§ Data for this exercise:
$ cat src/rtl/svalloc_pkg.sv
// Package for the voice allocator: slot kind codes, slot record layout and field widths.
// Used by the channel interfaces and by the top level; depends on nothing.
package svalloc_pkg;

  localparam int NOTE_W = 7;
  localparam int VEL_W  = 7;
  localparam int KIND_W = 2;

  typedef enum logic [KIND_W-1:0] {
    KIND_RELEASED = 2'd0,
    KIND_PRESSED  = 2'd1,
    KIND_HELD     = 2'd2
  } kind_e;

  typedef struct packed {
    kind_e             kind;
    logic [NOTE_W-1:0] note;
    logic [VEL_W-1:0]  vel;
  } slot_t;

  localparam slot_t SLOT_RESET = '{kind: KIND_RELEASED, note: '0, vel: '0};

endpackage

$ cat src/rtl/svalloc_if.sv
// Valid/ready channel interfaces of the voice allocator: key requests, voice requests
// and the mode register write channel. Depends on svalloc_pkg.
interface svalloc_key_if;
  logic                            valid;
  logic                            ready;
  logic                            event_kind;
  logic [svalloc_pkg::NOTE_W-1:0]  note_number;
  logic [svalloc_pkg::VEL_W-1:0]   key_velocity;

  modport source (output valid, event_kind, note_number, key_velocity, input ready);
  modport sink   (input valid, event_kind, note_number, key_velocity, output ready);
endinterface
### src/sv/uofc_pkg.sv
package uofc_pkg;

    localparam int MAX_FRAME_BYTES_DEF = 65535;

    localparam logic [15:0] ETHERTYPE_VLAN = 16'h8100;
    localparam logic [15:0] ETHERTYPE_IPV4 = 16'h0800;
    localparam logic [7:0]  PROTO_UDP      = 8'd17;

    localparam int ETH_TYPE_OFS  = 12;
    localparam int COOKED_EXTRA  = 2;
    localparam int ETH_TYPE_LEN  = 2;
    localparam int VLAN_TAG_LEN  = 4;
    localparam int LINK_HDR_MIN  = 14;
    localparam int IP_HDR_MIN    = 20;
    localparam int UDP_HDR_LEN   = 8;
    localparam int IP_PROTO_OFS  = 9;
    localparam int IP_SRC_OFS    = 12;
    localparam int IP_DST_OFS    = 16;
    localparam int UDP_DPORT_OFS = 2;

    localparam int  PADDR_W       = 3;
    localparam logic REG_LINK_TYPE = 1'b0;

    typedef enum logic [2:0] {
        ST_UDP_OK     = 3'd0,
        ST_LINK_SHORT = 3'd1,
        ST_NOT_IPV4   = 3'd2,
        ST_IP_SHORT   = 3'd3,
        ST_NOT_UDP    = 3'd4,
        ST_UDP_SHORT  = 3'd5
    } t_status;

    typedef struct packed {
        t_status     status;
        logic [47:0] dst_mac;
        logic [47:0] src_mac;
        logic [31:0] src_ip;
        logic [31:0] dst_ip;
        logic [15:0] src_port;
        logic [15:0] dst_port;
        logic [31:0] udp_count;
    } t_result;

endpackage

### src/sv/udp_over_ipv4_frame_classifier.sv
// Byte-stream classifier for UDP over IPv4. One frame byte is taken per clock, with
// i_last_byte on the final byte; one result request follows each final byte, carrying a
// status code, the MAC addresses, IP addresses and UDP ports captured by their offset in
// the frame (zero where the frame ended early), and a saturating count of frames with status UDP_OK.
// link_type (register 0) selects Ethernet framing or cooked capture, which moves the
// ethertype two bytes later; one 802.1Q tag is skipped. A byte passes through an input
// register and a single step of capture and check logic into a result register backed by
// a skid register, so a new byte is taken every cycle and the result of a final byte is
// registered in that pair; only a final byte that finds the skid register occupied waits.
module udp_over_ipv4_frame_classifier #(
    parameter int MAX_FRAME_BYTES = uofc_pkg::MAX_FRAME_BYTES_DEF
) (
    input  logic                         i_clk,
    input  logic                         i_rst_n,
    input  logic                         psel,
    input  logic                         penable,
    input  logic                         pwrite,
    input  logic [uofc_pkg::PADDR_W-1:0] paddr,
    input  logic [31:0]                  pwdata,
    output logic [31:0]                  prdata,
    output logic                         pready,
    input  logic                         i_valid,
    output logic                         o_stall,
    input  logic [7:0]                   i_data_byte,
    input  logic                         i_last_byte,
    output logic                         o_valid,
    input  logic                         i_stall,
    output logic [2:0]                   o_status,
    output logic [47:0]                  o_dst_mac,
    output logic [47:0]                  o_src_mac,
    output logic [31:0]                  o_src_ip,
    output logic [31:0]                  o_dst_ip,
    output logic [15:0]                  o_src_port,
    output logic [15:0]                  o_dst_port,
    output logic [31:0]                  o_udp_count
);
    import uofc_pkg::*;

    logic        r_link_type;
    logic        r_in_valid;
    logic [7:0]  r_in_byte;
    logic        r_in_last;
    logic        r_out_valid;
    logic        r_skid_valid;
    t_result     r_out;
    t_result     r_skid;

    logic [15:0] r_pos;
    logic        r_vlan;
    logic [15:0] r_ethertype;
    logic [3:0]  r_ihl;
    logic [7:0]  r_protocol;
    logic [47:0] r_dst_mac;
    logic [47:0] r_src_mac;
    logic [31:0] r_src_ip;
    logic [31:0] r_dst_ip;
    logic [15:0] r_src_port;
    logic [15:0] r_dst_port;
    logic [31:0] r_total;

    logic [15:0] n_pos;
    logic        n_vlan;
    logic [15:0] n_ethertype;
    logic [3:0]  n_ihl;
    logic [7:0]  n_protocol;
    logic [47:0] n_dst_mac;
    logic [47:0] n_src_mac;
    logic [31:0] n_src_ip;
    logic [31:0] n_dst_ip;
    logic [15:0] n_src_port;
    logic [15:0] n_dst_port;
    logic [31:0] n_total;
    t_status     n_status;
    t_result     n_result;

    logic [4:0]  eth_ofs;
    logic [4:0]  ip_ofs;
    logic [6:0]  udp_ofs;
    logic [15:0] off_ip;
    logic [15:0] off_udp;
    logic [15:0] frame_len;
    logic        proc_en;
    logic        res_en;
    logic        cfg_wr;

    assign pready  = 1'b1;
    assign prdata  = {31'd0, r_link_type};
    assign cfg_wr  = psel && penable && pwrite && pready;

    assign proc_en = r_in_valid && !(r_in_last && r_skid_valid);
    assign res_en  = proc_en && r_in_last;
    assign o_stall = r_in_valid && !proc_en;

    always_comb begin
        n_dst_mac   = r_dst_mac;
        n_src_mac   = r_src_mac;
        n_ethertype = r_ethertype;
        n_vlan      = r_vlan;
        n_ihl       = r_ihl;
        n_protocol  = r_protocol;
        n_src_ip    = r_src_ip;
        n_dst_ip    = r_dst_ip;
        n_src_port  = r_src_port;
        n_dst_port  = r_dst_port;

        eth_ofs = r_link_type ? 5'(ETH_TYPE_OFS + COOKED_EXTRA) : 5'(ETH_TYPE_OFS);

        for (int k = 0; k < 6; k++) begin
            if (r_pos == 16'(k)) begin
                n_dst_mac[8*(5-k) +: 8] = r_dst_mac[8*(5-k) +: 8] | r_in_byte;
            end
            if (r_pos == 16'(k + 6)) begin
                n_src_mac[8*(5-k) +: 8] = r_src_mac[8*(5-k) +: 8] | r_in_byte;
            end
        end

        if (r_pos == 16'(eth_ofs)) begin
            n_ethertype = {r_in_byte, 8'd0};
        end else if (r_pos == 16'(eth_ofs) + 16'd1) begin
            n_ethertype = {r_ethertype[15:8], r_ethertype[7:0] | r_in_byte};
            n_vlan      = (n_ethertype == ETHERTYPE_VLAN);
        end else if (r_vlan && r_pos == 16'(eth_ofs) + 16'(VLAN_TAG_LEN)) begin
            n_ethertype = {r_in_byte, 8'd0};
        end else if (r_vlan && r_pos == 16'(eth_ofs) + 16'(VLAN_TAG_LEN + 1)) begin
            n_ethertype = {r_ethertype[15:8], r_ethertype[7:0] | r_in_byte};
        end

        ip_ofs  = eth_ofs + 5'(ETH_TYPE_LEN) + (n_vlan ? 5'(VLAN_TAG_LEN) : 5'd0);
        off_ip  = r_pos - 16'(ip_ofs);
        udp_ofs = 7'(ip_ofs);
        off_udp = 16'd0;

        if (r_pos >= 16'(ip_ofs)) begin
            if (off_ip == 16'd0) begin
                n_ihl = r_in_byte[3:0];
            end else if (off_ip == 16'(IP_PROTO_OFS)) begin
                n_protocol = r_in_byte;
            end
            for (int k = 0; k < 4; k++) begin
                if (off_ip == 16'(IP_SRC_OFS + k)) begin
                    n_src_ip[8*(3-k) +: 8] = r_src_ip[8*(3-k) +: 8] | r_in_byte;
                end
                if (off_ip == 16'(IP_DST_OFS + k)) begin
                    n_dst_ip[8*(3-k) +: 8] = r_dst_ip[8*(3-k) +: 8] | r_in_byte;
                end
            end
            udp_ofs = 7'(ip_ofs) + {1'b0, n_ihl, 2'b00};
            off_udp = r_pos - 16'(udp_ofs);
            if (r_pos >= 16'(udp_ofs)) begin
                for (int k = 0; k < 2; k++) begin
                    if (off_udp == 16'(k)) begin
                        n_src_port[8*(1-k) +: 8] = r_src_port[8*(1-k) +: 8] | r_in_byte;
                    end
                    if (off_udp == 16'(UDP_DPORT_OFS + k)) begin
                        n_dst_port[8*(1-k) +: 8] = r_dst_port[8*(1-k) +: 8] | r_in_byte;
                    end
                end
            end
        end else begin
            udp_ofs = 7'(ip_ofs) + {1'b0, n_ihl, 2'b00};
        end

        if (r_pos < 16'(MAX_FRAME_BYTES)) begin
            n_pos     = r_pos + 16'd1;
            frame_len = r_pos + 16'd1;
        end else begin
            n_pos     = r_pos;
            frame_len = 16'(MAX_FRAME_BYTES);
        end

        n_total = r_total;
        if (frame_len < 16'(LINK_HDR_MIN)) begin
            n_status = ST_LINK_SHORT;
        end else if (n_ethertype != ETHERTYPE_IPV4) begin
            n_status = ST_NOT_IPV4;
        end else if (frame_len < 16'(ip_ofs) + 16'(IP_HDR_MIN)) begin
            n_status = ST_IP_SHORT;
        end else if (n_protocol != PROTO_UDP) begin
            n_status = ST_NOT_UDP;
        end else if (frame_len < 16'(udp_ofs) + 16'(UDP_HDR_LEN)) begin
            n_status = ST_UDP_SHORT;
        end else begin
            n_status = ST_UDP_OK;
            if (r_total != '1) begin
                n_total = r_total + 32'd1;
            end
        end

        n_result.status    = n_status;
        n_result.dst_mac   = n_dst_mac;
        n_result.src_mac   = n_src_mac;
        n_result.src_ip    = n_src_ip;
        n_result.dst_ip    = n_dst_ip;
        n_result.src_port  = n_src_port;
        n_result.dst_port  = n_dst_port;
        n_result.udp_count = n_total;
    end

    // control and per-frame state
    always_ff @(posedge i_clk) begin
        if (!i_rst_n) begin
            r_link_type  <= 1'b0;
            r_in_valid   <= 1'b0;
            r_out_valid  <= 1'b0;
            r_skid_valid <= 1'b0;
            r_pos        <= '0;
            r_vlan       <= 1'b0;
            r_ethertype  <= '0;
            r_ihl        <= '0;
            r_protocol   <= '0;
            r_dst_mac    <= '0;
            r_src_mac    <= '0;
            r_src_ip     <= '0;
            r_dst_ip     <= '0;
            r_src_port   <= '0;
            r_dst_port   <= '0;
            r_total      <= '0;
        end else begin
            if (cfg_wr && paddr[2] == REG_LINK_TYPE) begin
                r_link_type <= pwdata[0];
            end

            if (!o_stall) begin
                r_in_valid <= i_valid;
            end

            if (proc_en) begin
                if (r_in_last) begin
                    r_pos       <= '0;
                    r_vlan      <= 1'b0;
                    r_ethertype <= '0;
                    r_ihl       <= '0;
                    r_protocol  <= '0;
                    r_dst_mac   <= '0;
                    r_src_mac   <= '0;
                    r_src_ip    <= '0;
                    r_dst_ip    <= '0;
                    r_src_port  <= '0;
                    r_dst_port  <= '0;
                    r_total     <= n_total;
                end else begin
                    r_pos       <= n_pos;
                    r_vlan      <= n_vlan;
                    r_ethertype <= n_ethertype;
                    r_ihl       <= n_ihl;
                    r_protocol  <= n_protocol;
                    r_dst_mac   <= n_dst_mac;
                    r_src_mac   <= n_src_mac;
                    r_src_ip    <= n_src_ip;
                    r_dst_ip    <= n_dst_ip;
                    r_src_port  <= n_src_port;
                    r_dst_port  <= n_dst_port;
                end
            end

            if (!r_out_valid || !i_stall) begin
                if (r_skid_valid) begin
                    r_out_valid  <= 1'b1;
                    r_skid_valid <= 1'b0;
                end else begin
                    r_out_valid <= res_en;
                end
            end else if (res_en) begin
                r_skid_valid <= 1'b1;
            end
        end
    end

    // payload
    always_ff @(posedge i_clk) begin
        if (!o_stall && i_valid) begin
            r_in_byte <= i_data_byte;
            r_in_last <= i_last_byte;
        end
        if (!r_out_valid || !i_stall) begin
            if (r_skid_valid) begin
                r_out <= r_skid;
            end else if (res_en) begin
                r_out <= n_result;
            end
        end else if (res_en) begin
            r_skid <= n_result;
        end
    end

    assign o_valid     = r_out_valid;
    assign o_status    = r_out.status;
    assign o_dst_mac   = r_out.dst_mac;
    assign o_src_mac   = r_out.src_mac;
    assign o_src_ip    = r_out.src_ip;
    assign o_dst_ip    = r_out.dst_ip;
    assign o_src_port  = r_out.src_port;
    assign o_dst_port  = r_out.dst_port;
    assign o_udp_count = r_out.udp_count;

endmodule
### config.mk
export PLATFORM = sky130hd
export DESIGN_NAME = udp_over_ipv4_frame_classifier
export DESIGN_NICKNAME = d
export VERILOG_FILES = /design/src/sv/uofc_pkg.sv /design/src/sv/udp_over_ipv4_frame_classifier.sv
export SDC_FILE = /design/constraint.sdc
export NUM_CORES = 1
export LEC_CHECK = 0
export BUFFER_PORTS_ARGS = -buffer_cell sky130_fd_sc_hd__buf_4
export CAP_MARGIN = 20
export CORE_MARGIN = 4
export CORE_UTILIZATION = 35
export DETAILED_ROUTE_END_ITERATION = 7
export HOLD_SLACK_MARGIN = 0.08
export PLACE_DENSITY = 0.53
export SYNTH_ARGS = -nofsm -noshare
export SYNTH_HDL_FRONTEND = slang
export SYNTH_SLANG_ARGS = --single-unit
export TNS_END_PERCENT = 50
### constraint.sdc
create_clock -name i_clk -period 30.2 [get_ports i_clk]
set_clock_uncertainty 0.1 [all_clocks]
set_input_delay 9.06 -clock i_clk [delete_from_list [all_inputs] [get_ports i_clk]]
set_output_delay 9.06 -clock i_clk [all_outputs]
set_load 0.01 [all_outputs]
### Word-level counts from Yosys, hierarchy flattened

Cells that the tools add are included.
W data, S select, Z words.

| operators by class | value |
|---|---|
| order comparisons | 6 |
| add/subtract/negate cells | 13 |
| bitwise gates (word level) | 28 |
| muxes and demuxes | 72 |
| equality and inequality tests | 31 |
| reduce and logical (&&, ||, !) cells | 28 |

Operator list:

| operator | number |
|---|---|
| $mux W227 | 2 |
| $mux W32 | 10 |
| $mux W8 | 29 |
| $mux W16 | 13 |
| $or A8 B8 Y8 | 25 |
| $eq A16 B4 Y1 const B | 9 |
| $mux W48 | 2 |
| $eq A16 B2 Y1 const B | 4 |
| $eq A16 B3 Y1 const B | 4 |
| $eq A16 B5 Y1 const B | 4 |
| $eq A16 B5 Y1 | 3 |
| $logic_not A16 Y1 | 3 |
| $add A32 B1 Y32 const B | 1 |
| $eq A16 B1 Y1 const B | 2 |
| $ne A32 B32 Y1 const B | 1 |
| $mux W3 | 6 |
| $add A16 B1 Y16 const B | 1 |
| $eq A16 B16 Y1 const B | 1 |
| $eq A16 B4 Y1 | 1 |
| $ge A16 B5 Y1 | 1 |
| $ge A16 B7 Y1 | 1 |
| $lt A16 B16 Y1 const B | 1 |
| $lt A16 B4 Y1 const B | 1 |
| $lt A16 B6 Y1 | 1 |
| 23 further kinds | 52 |

| storage, ports and cells | value |
|---|---|
| output and inout port bits | 262 |
| flip-flop bits (word level) | 736 |

### Logic depth before layout (Yosys ltp)

Gate-level depths: netlist of run 1.

| logic depth | value |
|---|---|
| depth after elaboration | 22 |
| depth in mapped cells | 38 |
| mapped depth without buffers | 34 |

### Worst setup path before layout of run 1

OpenSTA, ideal clock, no wires.

| path | value |
|---|---|
| path type | input port to flip-flop |
| from | in i_stall |
| to | reg r_out (netlist bit o_dst_ip[0]), enable pin |
| slack | 9.248 ns |
| setup time | 0.889 ns |
| stages | 1 |
| arrival | 19.963 ns |
| buffers on the path | 0 |
| path through | a21oi_1 |

| on the way | value |
|---|---|
| word-level cells in the longest chain between the ends | 3 |

RTL lines:

| what | line | source |
|---|---|---|
| start: declaration | udp_over_ipv4_frame_classifier.sv:27 | `input logic i_stall,` |
| $logic_not A1 Y1 | udp_over_ipv4_frame_classifier.sv:275 | `if (!r_out_valid \|\| !i_stall) begin` |
| $logic_or A1 B1 Y1 | udp_over_ipv4_frame_classifier.sv:275 |  |
| $reduce_and A2 Y1 (no line) | n/a |  |
| end signal: assignment | udp_over_ipv4_frame_classifier.sv:277 | `r_out <= r_skid;` |
| end signal: assignment | udp_over_ipv4_frame_classifier.sv:279 | `r_out <= n_result;` |
| end: declaration | udp_over_ipv4_frame_classifier.sv:45 | `t_result r_out;` |

No other way between the ends.
A chain may end at the register's enable or synchronous reset.

==> metrics.yaml, run 1 <==
logic_synthesis:
  synth_top_family_by_area: "compound AO/OA/AOI/OAI gates"
  synth-xor-area-share_pct: 2.289
  yosysWarnings: 0
  synth_edf_count: 463
  synth.area.mux_share_pct: 8.329
  ys_seq_elements: 736
  syn_inst: 2456
  ys_types: 73
  yosys.area_share.simple_pct: 9.007
  synth_ff_type: "edfxtp_1"
  avgSynthCellArea_um2: 12.78
  async_flop_share_pct: 0
  synth-compound-area-share_pct: 14.04
  ys_seq_area_share_pct: 61.72
  netlist_area_um2: 31380
  synth_adder_area_share_pct: 1.435
setup_path:
  slowest_delay_ps: 770
  critPathSlowestCell: "buf_4"
  critPathLaunchType: "input port"
  r2r-end: "r_skid[53]"
  r2r_setup_slack_ps: 20180
  path_max_fanout: 83
  crit_chain: "buf_4 -> and2_4 -> buf_4 -> buf_4 -> o211a_1"
  cp_common_cell: "buf_4"
  end_kind: "register"
  rr_worst_depth: 28
  rr_startpoint: "r_pos[1]"
  cp.required_ps: 30670
  critPathKind: "input port to register"
  cp.arrival_ps: 12110
  crit_start: "i_rst_n"
hold_path:
  hold_path_startpoint: "r_ethertype[3]"
  min_to: "r_ethertype[3]"
  hold_class: "register to register"
  holdPathStages: 2
clock_network:
  ctsResizeCount: 0
  clkTransAtPathRegs_ps: 60
  htreeDepth: 3
  cts_tree: "built"
  clock_latency_ps: 630
  cts_made_buffers: 80
  cts_max_path_buffers: 3
  root_buffer: "clkbuf_16"
  hold_buffers: 0
  cts_num_sinks: 736
  post_cts_buffers: 0
placement:
  dp_hpwl_um: 51160
  place_congestion: 0.8220
  io_buffers: 247
pwr:
  vdd_drop_max_mv: 0.03640
  power_density_nw_per_um2: 58.43
  p_seq_share_pct: 49.6
  intPower_uw: 1705
  total_leakage_power_uw: 0.01648
  p_sw_uw: 460.1
  netSwitchingFraction_pct: 21.25
  p_comb_share_pct: 2.9
  clkPwrFrac_pct: 47.5
die:
  dieArea_um2: 94510
  core_um2: 88650
  die_x_um: 307.4
  start_util_pct: 35.40
  ios: 313
  die_h_um: 307.4
  num_rows: 109
sta:
  slew_headroom_pct: 22.24
  hold_viol: 0
  fmax_mhz: 85.96
  slew_viol_final: 0
  setup_tns_ps: 0
  finalCritPeriodShare_pct: 38.52
  period_minus_slack_ps: 11630
  setup_viol: 0
  tightest_slew_ps: 1166
  rsz0062_at_grt: "no"
drt:
  route.detailed.drc: 0
  first_pass_iters: 7
  vias: 20230
  dr.first_iter.drc_count: 1193
  ant_nets: 0
  wl_um: 81180
  drt-vias-per-instance: 5.206
  post_drt_wl_per_cell_um: 20.89
final_layout:
  num-fill-cells: 8292
  area_delta_synth_final_pct: 18.11
  drive_above_1_share_pct: 22.71
  diodes: 0
  nets: 2738
  final_util_pct: 41.81
status:
  status: "complete, no violations"
grt:
  grt_pass1_wl_um: 123500
  grt_pass1_vias: 20340
  antenna_found_initial: 0
  grt_max_degree: 149
  grt_use_total_pct: 16.78
  gr-total-overflow: 0
flow_run:
  drv_cap: 0
[cells in the final DEF (no fill, tap or decap), types with 40 or more instances in the layout]
cell       netlist  layout
edfxtp_1       463     463
buf_4           33     278
dfxtp_1        273     272
mux2_2         197     197
a21o_1         141     141
o211a_1        129     129
nand2_1        126     126
o21ai_0        104     104
nor2_1         100      99
clkbuf_16        0      80
a21oi_1         79      78
o21bai_1        64      64
and2_1          58      56
xor2_1          52      52
nor3_1          45      42
nand3_1         40      40
[synth_stat cells (6+ instances only)]
master / n / area share (%)
a21boi_0: 11 / 0.26
a21o_1: 141 / 3.4
a21oi_1: 79 / 1.3
a22oi_1: 24 / 0.57
a31oi_1: 7 / 0.14
and2_0: 9 / 0.18
and2_1: 58 / 1.2
and3_1: 23 / 0.46
buf_2: 7 / 0.11
buf_4: 33 / 0.79
clkbuf_1: 151 / 1.8
dfxtp_1: 273 / 17
edfxtp_1: 463 / 44
ha_1: 32 / 1.3
inv_1: 26 / 0.31
mux2_2: 197 / 7.1
mux2i_1: 38 / 1.2
nand2_1: 126 / 1.5
nand2b_1: 6 / 0.12
nand3_1: 40 / 0.64
nand3b_1: 8 / 0.19
nand4_1: 23 / 0.46
nor2_1: 100 / 1.2
nor2b_1: 38 / 0.76
nor3_1: 45 / 0.72
nor4_1: 20 / 0.40
o211a_1: 129 / 4.1
o21a_1: 7 / 0.17
o21ai_0: 104 / 1.7
o21bai_1: 64 / 1.5
or3_1: 12 / 0.24
xnor2_1: 30 / 0.84
xor2_1: 52 / 1.5
[how the worst max path moves through the flow]
stage / slack, ps / cells after the start / to
after floorplan: 9250 / 1 / o_dst_ip[0]
after global placement: 17940 / 6 / r_skid[147]
after detailed placement: 17860 / 6 / r_skid[150]
after CTS: 18550 / 6 / r_skid[134]
after global routing: 18390 / 5 / r_src_mac[33]
final: 18570 / 5 / r_src_mac[47]
[power groups by stage]
stage          logic (uW)  clock network [uW]  registers [uW]
6_report             62.8                1030            1080
5_1_grt              68.0                1110            1080
4_1_cts              64.5                1060            1080
3_5_place_dp         64.2                   0            1100
3_3_place_gp         62.8                   0            1100
2_1_floorplan        31.2                   0            1100
[logic make-up (layout without fill, tap and decap cells)]
logic type	count (synthesis)	in the layout
flops	736	736
simple gates	542	542
compound gates	599	599
fa+ha+maj	35	35
buf+inv	224	459
mux	236	236
xor+xnor	82	82
other cells	2	32
[state kept, by name, indices dropped and copies added, names as in the netlist, 32 cells and up]
name and count:
r_total 32, r_skid 227, r_src_ip 32, o_src_mac 48
o_src_ip 32, o_dst_mac 48, r_src_mac 48, o_dst_ip 32
r_dst_ip 32, o_udp_count 32, r_dst_mac 48
[cell type report]
type                    count  area (um^2)  area share (%)
flip-flops and latches    736        19370           52.27
clock buffers             116         2197           5.928
inverters                  26        97.59          0.2633
clock inverters            34        561.8           1.516
repair buffers            283         2196           5.925
multi-input cells        1526        11180           30.16
well taps                1165         1458           3.933
[layer usage]
| metal | global-route usage (%) | part of all wire (%) |
|---|---|---|
| met1 | 22.71 | 45 |
| met2 | 27.78 | 48 |
| met3 | 2.971 | 5.2 |
| met4 | 4.753 | 2.0 |
| met5 | 0 | 0 |
[worst max-delay path: cells and delay by family]
kind / cells / cell delay, ps
compound gates: 1 / 240
buf+inv: 3 / 2010
simple gates: 1 / 550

§ Task description: Out of the records above, pull each line containing the word "global".

§ Response area:
after global placement: 17940 / 6 / r_skid[147]
after global routing: 18390 / 5 / r_src_mac[33]
| metal | global-route usage (%) | part of all wire (%) |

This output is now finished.